Objectives: To compare results of statistical process-control analyses of in-hospital deaths of patients with acute myocardial infarction by using either administrative or clinical data sources and prediction models, and to assess variation in results according to selected patient characteristics.
Participants and setting: Data from 467 consecutive patients admitted to a tertiary hospital in Queensland, between 1 July 2003 and 31 March 2006, with a coded discharge diagnosis of acute myocardial infarction.
Results: The two prediction models, when applied to all patients, generated almost identical VLAD curves, showing a steadily increasing excess mortality over the study period, culminating in an estimated 11 excess deaths. Risk estimates for individual patients from each model were significantly correlated (r = 0.46, P < 0.001). After exclusion of misclassified cases, out-of-hospital cardiac arrests and deaths within 30 minutes of presentation, replotting the curves reversed the mortality trend and yielded, depending on the model, a net gain of three or seven lives. After further exclusion of transfers in from other hospitals and patients whose care had a palliative or conservative intent, the net gain increased to seven or 10 lives.
Conclusion: Appropriate patient selection is more important than choice of dataset or risk-prediction model when statistical process-control methods are used to flag unfavourable mortality trends suggestive of suboptimal hospital care.
Quality and safety concerns have prompted calls for institutions to monitor condition-specific patient outcomes with methods that permit early, real-time identification of unfavourable trends.1 Statistical process-control methods can quickly identify excess numbers of infrequent events, such as death, by comparing observed outcomes with those expected on the basis of risk-prediction models.

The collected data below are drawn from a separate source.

Context: an optimization exercise on an open-source flow, tuned for small area and a short achievable clock period. The choices shown serve that exercise and are no tape-out recipe. The RTL was checked by simulation tests, not by an equivalence proof against the original design. Power is estimated from default activity; no workload was simulated.

===== flow/flow/run.sh =====
#!/bin/bash
set -e
export BUFFER_PORTS_ARGS="-buffer_cell sky130_fd_sc_hd__buf_2"
export SETUP_SLACK_MARGIN=14.8
bash standard.sh > standard.log 2>&1

===== flow/standard.sh =====
#!/bin/bash
# synth_recipe.tcl (not shown) runs the flow's synth.tcl, then flattens the netlist and writes it again
# the make line also repeats each setting of config.mk as NAME=value (left out here)
make -C /OpenROAD-flow-scripts/flow DESIGN_CONFIG=/design/flow/config.mk WORK_HOME=/design/flow/orfs CLKGATE_MAP_FILE= SYNTH_SCRIPT=/design/flow/synth_recipe.tcl "${@:-finish}"

===== flow/config.mk =====
export PLATFORM = sky130hd
export DESIGN_NAME = dc_blocker
export DESIGN_NICKNAME = dc_blocker
export VERILOG_FILES = /design/flow/design.v
export SDC_FILE = /design/flow/constraint.sdc
export NUM_CORES = 4
export LEC_CHECK = 0
export CAP_MARGIN = 20
export CORE_MARGIN = 2
export CORE_UTILIZATION = 65
export SLEW_MARGIN = 20

===== flow/constraint.sdc =====
create_clock -name core_clock -period 20.0 [get_ports {clk}]
set_input_delay 4.0000 -clock core_clock [delete_from_list [all_inputs] [get_ports {clk}]]
set_output_delay 4.0000 -clock core_clock [all_outputs]
set_load 0.01 [all_outputs]
This design comes from an exercise in tuning for small area, a short achievable clock period and few clock cycles per item on the open sky130 flow, not from production work. In this exercise RTL edits were held to simulation tests only and were not proved equivalent to the original. Power and IR drop assume default switching activity.

## rev 12
// fpcvt
module fpcvt (
    input  wire        clk,
    input  wire        rst,
    input  wire        in_valid,
    output wire        in_ready,
    input  wire [31:0] x,
    input  wire [3:0]  fmt,
    input  wire        ovf_ieee,
    input  wire        tern,
    output reg         out_valid,
    output reg  [31:0] y,
    output reg         flag_ovf,
    output reg         flag_nan
);
    assign in_ready = 1'b1;
    reg        v1;
    reg [31:0] x1;
    reg [3:0]  fmt1;
    reg        opt1;
    always @(posedge clk) begin
        if (rst) v1 <= 1'b0;
        else     v1 <= in_valid;
        x1   <= x;
        fmt1 <= fmt;
        opt1 <= fmt[3] ? tern : ovf_ieee;
    end
    wire        s    = x1[31];
    wire [7:0]  ex   = x1[30:23];
    wire [22:0] mx   = x1[22:0];
    wire        exz  = ~|ex;
    wire        exo  = &ex;
    wire        mxz  = ~|mx;
    wire f_fp32 = fmt1 == 4'h0;
    wire f_bf16 = fmt1 == 4'h1;
    wire f_fp16 = fmt1 == 4'h2;
    wire f_e4m3 = fmt1 == 4'h3;
    wire f_e5m2 = fmt1 == 4'h4;
  ...
export LEC_CHECK = 0
export CAP_MARGIN = 20
export CORE_MARGIN = 2
export CORE_UTILIZATION = 40
export CTS_BUF_LIST = sky130_fd_sc_hd__clkbuf_8
export SLEW_MARGIN = 20
create_clock -name core_clock -period 17.0 [get_ports {clk}]
standard.sh (not shown) runs the stock make flow with config.mk's settings and CLKGATE_MAP_FILE= SYNTH_SCRIPT=/design/flow/synth_recipe.tcl, a recipe that flattens the netlist after the stock synthesis.
==> flow/flow/run.sh <==
#!/bin/bash
set -euo pipefail
export BUFFER_PORTS_ARGS="-buffer_cell sky130_fd_sc_hd__buf_2"
export SETUP_SLACK_MARGIN=12.4
export CTS_ARGS="-sink_clustering_enable -repair_clock_nets -buf_list sky130_fd_sc_hd__clkbuf_8 -dont_use_dummy_load"
bash standard.sh > standard.log 2>&1
Testbench counts of rev 12, summed over its fixed seeds: cycles 24,024, items 24,000.
### rev 12 -> rev 13
==> flow/flow/run.sh <==
#!/bin/bash
set -euo pipefail
export BUFFER_PORTS_ARGS="-buffer_cell sky130_fd_sc_hd__buf_2"
export SETUP_SLACK_MARGIN=12.6
export CTS_ARGS="-sink_clustering_enable -repair_clock_nets -buf_list sky130_fd_sc_hd__clkbuf_8 -dont_use_dummy_load"
bash standard.sh > standard.log 2>&1
-- flow/config.mk --
<<< rev 12, line 11
export CTS_BUF_LIST = sky130_fd_sc_hd__clkbuf_8
export SLEW_MARGIN = 20
>>> rev 13, line 11
export CTS_BUF_LIST = sky130_fd_sc_hd__clkbuf_8
export PLACE_DENSITY = 0.75
export SLEW_MARGIN = 20
Results
Changes observed in rev 13 relative to rev 12: total DRC errors in the routed layout about even; sequential power has remained practically unchanged. Taking rev 12 as the reference, in rev 13 number of stages on the worst hold path lost 1; total design power decreased 3.4 uW; design area closely matched the old numbers; storage element area has increased; maximum frequency up 0.91%. Met1 global-route usage (lower): rev 13.

Starting RTL as in the previous note.
export LEC_CHECK = 0
export CAP_MARGIN = 20
export CORE_MARGIN = 2
export CORE_UTILIZATION = 40
export CTS_BUF_LIST = sky130_fd_sc_hd__clkbuf_8
export SLEW_MARGIN = 20
create_clock -name core_clock -period 17.0 [get_ports {clk}]
==> flow/flow/run.sh <==
#!/bin/bash
set -euo pipefail
export BUFFER_PORTS_ARGS="-buffer_cell sky130_fd_sc_hd__buf_2"
export SETUP_SLACK_MARGIN=12.5
export CTS_ARGS="-sink_clustering_enable -repair_clock_nets -buf_list sky130_fd_sc_hd__clkbuf_8 -dont_use_dummy_load"
bash standard.sh > standard.log 2>&1
The baseline passed the timing, design-rule and antenna checks.
Testbench counts at the start, summed over its fixed seeds: cycles 24,024, items 24,000.
Change:
==> flow/run.sh (new file) <==
#!/bin/bash
# synth_recipe.tcl (not shown) runs the flow's synth.tcl, then flattens the netlist and writes it again
# the make line also repeats each setting of config.mk as NAME=value (left out here)
make -C /OpenROAD-flow-scripts/flow DESIGN_CONFIG=/design/flow/config.mk WORK_HOME=/design/flow/orfs CLKGATE_MAP_FILE= SYNTH_SCRIPT=/design/flow/synth_recipe.tcl finish
removed: flow/flow/run.sh
removed: flow/standard.sh
Routed wire length goes down by about 1.1%.
Power rose by 14%.
Sequential power is about the same.
Clock skew fell by 0.014 ns.
Via count is higher by about 0.4%.
Die area does not change.
Global-route usage is lower by 0.27 points.
Final area increases by 6.4%.
Maximum frequency goes down by 12%.
Sequential share of layout area is lower by 1.7 points.
Synthesized cell count stays the same.
Background: an optimization exercise with open tools, aiming at small area, a short achievable clock period and few clock cycles per item. Do not read the settings as production practice. No functional check of the RTL was part of any run shown here.

==> flow/design.v (outline; a module is shown in full before it is edited, if it fits) <==
// module serac_cascade: 3126 lines
module serac_cascade (
    input  wire        clk,
    input  wire        rst,         
    input  wire        cfg_we,
    input  wire [5:0]  cfg_addr,    
    input  wire [31:0] cfg_data,
    input  wire        clr_state,   
    input  wire        in_valid,
    output wire        in_ready,
    input  wire [31:0] in_x,
    output reg         out_valid,
    output reg  [31:0] out_y
);
  // ...
==> flow/flow/run.sh <==
#!/bin/bash
set -euo pipefail
R=$PWD/orfs/results/sky130hd/serac_cascade/base
bash standard.sh synth > synth.log 2>&1
python3 flow/fa_polarity.py $R/1_2_yosys.v $R/1_2_yosys.pol.v > fa_polarity.log 2>&1
cp $R/1_2_yosys.v $R/1_2_yosys.std.v
mv $R/1_2_yosys.pol.v $R/1_2_yosys.v
rm -f $R/1_synth.odb $R/1_synth.sdc
bash standard.sh SETUP_SLACK_MARGIN=15 \
    "BUFFER_PORTS_ARGS=-buffer_cell sky130_fd_sc_hd__buf_4" \
    CTS_CLUSTER_SIZE=26 CTS_CLUSTER_DIAMETER=70 \
    finish > standard_flow.log 2>&1
==> flow/flow/fa_polarity.py <==
#!/usr/bin/env python3
"""Remove inverters between full adders in a flat sky130 gate netlist.

A full adder satisfies FA(~a, ~b, ~c) = ~FA(a, b, c) on both outputs. Each
fa cell may therefore be "flipped": its inputs and its outputs complemented.
The pass strips the removable inverters (inv_* cells whose output is not a
port or an assign operand), chooses the flips by local search so that as few
inversions as possible remain, and puts back one inverter per net that still
needs its complement. Registers and every other cell are left as they are.

usage: fa_polarity.py in.v out.v
"""
import re
import sys
from collections import defaultdict

OUT_PINS = {"X", "Y", "Q", "Q_N", "SUM", "COUT", "HI", "LO"}

src = open(sys.argv[1]).read()
m = re.search(r"\bmodule\s+(\S+)\s*\((.*?)\);", src, re.S)
ports = set(p.strip().lstrip("\\") for p in m.group(2).split(","))

inst_re = re.compile(r"^(\s*)(sky130_fd_sc_hd__\w+)\s+(\S+)\s*\((.*?)\);\s*$", re.S | re.M)
pin_re = re.compile(r"\.(\w+)\(\s*(.*?)\s*\)\s*(?:,|$)", re.S)

cells = []          # [type, name, {pin: net}, span]
for mt in inst_re.finditer(src):
    pins = dict(pin_re.findall(mt.group(4)))
    cells.append([mt.group(2), mt.group(3), pins, mt.span()])

def base(n):
    n = n.strip()
    n = re.sub(r"\[\d+\]$", "", n)
    return n.lstrip("\\").strip()

assign_nets = set()
for am in re.finditer(r"^\s*assign\s+(.*?);", src, re.S | re.M):
    for tok in re.findall(r"\\?[A-Za-z_$][\w$.\[\]\\]*(?:\s*\[\d+\])?", am.group(1)):
        assign_nets.add(tok.strip())

def is_port(n):
    return base(n) in ports

drv = {}
for i, (t, name, pins, _) in enumerate(cells):
    for p, n in pins.items():
        if p in OUT_PINS:
            drv[n] = (i, p)

def is_inv(t):
    return re.match(r"sky130_fd_sc_hd__(inv|clkinv)_\d+$", t) is not None

removable = set()
for i, (t, name, pins, _) in enumerate(cells):
    if is_inv(t) and t.endswith("inv_1"):
        y = pins["Y"]
        if not is_port(y) and y not in assign_nets and not y.startswith("\\"):
            removable.add(i)

def logical(n):
    """(source net, parity) following removable inverters."""
    par = 0
    seen = 0
    while n in drv and drv[n][0] in removable:
        n = cells[drv[n][0]][2]["A"]
        par ^= 1
        seen += 1
        if seen > 100:
            break
    return n, par

isfa = [t.startswith("sky130_fd_sc_hd__fa_") for (t, _, _, _) in cells]
XSWAP = {"sky130_fd_sc_hd__xor2_1": "sky130_fd_sc_hd__xnor2_1",
         "sky130_fd_sc_hd__xnor2_1": "sky130_fd_sc_hd__xor2_1"}
isx = [t in XSWAP for (t, _, _, _) in cells]     # output polarity may flip

# loads: (cell index, pin, source net, parity)
loads = []
for i, (t, name, pins, _) in enumerate(cells):
    if i in removable:
        continue
    for p, n in pins.items():
        if p in OUT_PINS:
            continue
        if not n or n.startswith("1'"):
            continue
        s, par = logical(n)
        if par == 0 and s == n:
            continue       # not through a removable inverter: leave alone,
                           # unless the cell is an fa (it may flip)
        loads.append((i, p, s, par))
# fa input pins that are not behind an inverter still matter if the fa flips
for i, (t, name, pins, _) in enumerate(cells):
    if i in removable or not isfa[i]:
        continue
    for p in ("A", "B", "CIN"):
        n = pins[p]
        s, par = logical(n)
        if par == 0 and s == n:
            loads.append((i, p, s, 0))
# loads of fa outputs that are not behind an inverter
fa_out_nets = {}
for i, (t, name, pins, _) in enumerate(cells):
    if isfa[i]:
        for p in ("SUM", "COUT"):
            fa_out_nets[pins[p]] = i
    if isx[i]:
        fa_out_nets[pins["X" if "X" in pins else "Y"]] = i
have = set((l[0], l[1]) for l in loads)
for i, (t, name, pins, _) in enumerate(cells):
    if i in removable:
        continue
    for p, n in pins.items():
        if p in OUT_PINS or (i, p) in have:
            continue
        if n in fa_out_nets:
            loads.append((i, p, n, 0))
# ports / assigns driven by fa outputs can not change polarity: pin the fa
pinned = set()
for n, i in fa_out_nets.items():
    if is_port(n) or n in assign_nets:
        pinned.add(i)
# constants feeding fa inputs: the fa may still flip (use the other constant)

def src_fa(s):
    d = drv.get(s)
    if d and (isfa[d[0]] or isx[d[0]]):
        return d[0]
    return None

by_src = defaultdict(list)
for li, (i, p, s, par) in enumerate(loads):
    by_src[s].append(li)
cell_srcs = defaultdict(set)
for s, lis in by_src.items():
    g = src_fa(s)
    if g is not None:
        cell_srcs[g].add(s)
    for li in lis:
        i = loads[li][0]
        if isfa[i]:
            cell_srcs[i].add(s)

phi = [0] * len(cells)

def need(li):
    i, p, s, par = loads[li]
    r = par
    if isfa[i]:
        r ^= phi[i]
    g = src_fa(s)
    if g is not None:
        r ^= phi[g]
    return r

def cost_src(s):
    if s.startswith("1'"):
        return 0
    return 1 if any(need(li) for li in by_src[s]) else 0

def total():
    return sum(cost_src(s) for s in by_src)

import random
random.seed(1)
before = total()
flippable = [f for f in range(len(cells)) if (isfa[f] or isx[f]) and f not in pinned]
cur = before
best = cur
best_phi = list(phi)
T = 2.0
steps = 60 * len(flippable)
passes = 0
for it in range(steps):
    f = random.choice(flippable)
    ss = cell_srcs[f]
    c0 = sum(cost_src(x) for x in ss)
    phi[f] ^= 1
    c1 = sum(cost_src(x) for x in ss)
    d = c1 - c0
    if d <= 0 or random.random() < pow(2.718, -d / T):
        cur += d
        if cur < best:
            best = cur
            best_phi = list(phi)
    else:
        phi[f] ^= 1
    T = max(0.02, 2.0 * (1 - it / steps))
phi = best_phi
# final greedy cleanup
improved = True
while improved:
    improved = False
    passes += 1
    for f in flippable:
        ss = cell_srcs[f]
        c0 = sum(cost_src(x) for x in ss)
        phi[f] ^= 1
        c1 = sum(cost_src(x) for x in ss)
        if c1 < c0:
            improved = True
        else:
            phi[f] ^= 1
after = total()

# rebuild
newpins = {}
inv_for = {}
extra = []
k = 0
for li, (i, p, s, par) in enumerate(loads):
    r = need(li)
    if r == 0:
        newpins[(i, p)] = s
    else:
        if s.startswith("1'"):
            newpins[(i, p)] = "1'h1" if s.endswith("0") else "1'h0"
            continue
        if s not in inv_for:
            k += 1
            nn = "_fapol_%d_" % k
            inv_for[s] = nn
            extra.append((s, nn))
        newpins[(i, p)] = inv_for[s]

out = []
pos = 0
for i, (t, name, pins, span) in enumerate(cells):
    out.append(src[pos:span[0]])
    pos = span[1]
    if i in removable:
        continue
    ren = {}
    if isx[i] and phi[i]:
        t = XSWAP[t]
        ren = {"X": "Y", "Y": "X"}
    body = []
    for p, n in pins.items():
        p = ren.get(p, p) if p in ("X", "Y") else p
        body.append("    .%s(%s )" % (p, newpins.get((i, ren.get(p, p) if ren else p), n)))
    out.append("  %s %s (\n%s\n  );" % (t, name, ",\n".join(body)))
rest = src[pos:]
decl = "".join("  wire %s;\n" % nn for (_, nn) in extra)
insts = "".join("  sky130_fd_sc_hd__inv_1 _fapol_inv_%d_ (\n    .A(%s ),\n    .Y(%s )\n  );\n"
                % (j + 1, s, nn) for j, (s, nn) in enumerate(extra))
rest = rest.replace("endmodule", insts + "endmodule", 1)
text = "".join(out) + rest
# declare new wires after the module header
text = re.sub(r"(\bmodule\s+\S+\s*\(.*?\);\n)", lambda mm: mm.group(1) + decl, text, count=1, flags=re.S)
open(sys.argv[2], "w").write(text)
nflip = sum(phi)
sys.stderr.write("fa_polarity: %d removable inverters, %d -> %d needed, %d fa flipped, %d passes\n"
                 % (len(removable), before, after, nflip, passes))
==> flow/standard.sh <==
#!/bin/bash
# synth_recipe.tcl (not shown) runs the flow's synth.tcl, then flattens the netlist and writes it again
# the make line also repeats each setting of config.mk as NAME=value (left out here)
make -C /OpenROAD-flow-scripts/flow DESIGN_CONFIG=/design/flow/config.mk WORK_HOME=/design/flow/orfs CLKGATE_MAP_FILE= SYNTH_SCRIPT=/design/flow/synth_recipe.tcl "${@:-finish}"
==> flow/config.mk <==
export PLATFORM = sky130hd
export DESIGN_NAME = serac_cascade
export DESIGN_NICKNAME = serac_cascade
export VERILOG_FILES = /design/flow/design.v
export SDC_FILE = /design/flow/constraint.sdc
export NUM_CORES = 8
export LEC_CHECK = 0
export CAP_MARGIN = 20
export CORE_MARGIN = 2
export CORE_UTILIZATION = 40
export PLACE_DENSITY = 0.6
export SETUP_SLACK_MARGIN = 0.5
export SLEW_MARGIN = 20
==> flow/constraint.sdc <==
create_clock -name core_clock -period 20.0 [get_ports {clk}]
set_input_delay 4.0000 -clock core_clock [delete_from_list [all_inputs] [get_ports {clk}]]
set_output_delay 4.0000 -clock core_clock [all_outputs]
set_load 0.01 [all_outputs]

Simple graphical displays include the risk-adjusted cumulative sum2,3 and the variable life-adjusted display (VLAD).4,5 Had these tools been in routine use at the time, the Bristol cardiac surgery deaths and the Shipman murders would have been identified as statistical outliers long before proof was forthcoming from conventional comparative statistics.6 Beginning in July 2006, Queensland Health has adopted regular internal reporting of VLAD analyses of mortality, long stays, readmission rates and complications for 17 different diagnoses and procedures involving 87 public and private hospitals in the state.7
Statistical process-control analyses and their inherent condition-specific risk-prediction models can be of two types: (1) based on routinely collected administrative data, such as principal diagnoses and comorbid conditions listed in coded hospital discharge data (administrative method, used by Queensland Health); or (2) based on abstracted clinical datasets of prognostically important patient and process-of-care variables recorded at or after presentation of a patient to hospital (clinical method). Previous comparisons of administrative and clinical databases have found that administrative data were frequently incomplete or miscoded, and analyses were unable to fully adjust for confounders related to administrative data.8 However, more recent studies of elective surgical admissions suggest that administrative data compare favourably with clinical databases.9,10 Whether this remains true for acute medical diagnoses is uncertain. Also unclear is the effect on predictive accuracy of the inappropriate inclusion of misdiagnosed cases or patients whose risk of death bears little or no relation to quality of care.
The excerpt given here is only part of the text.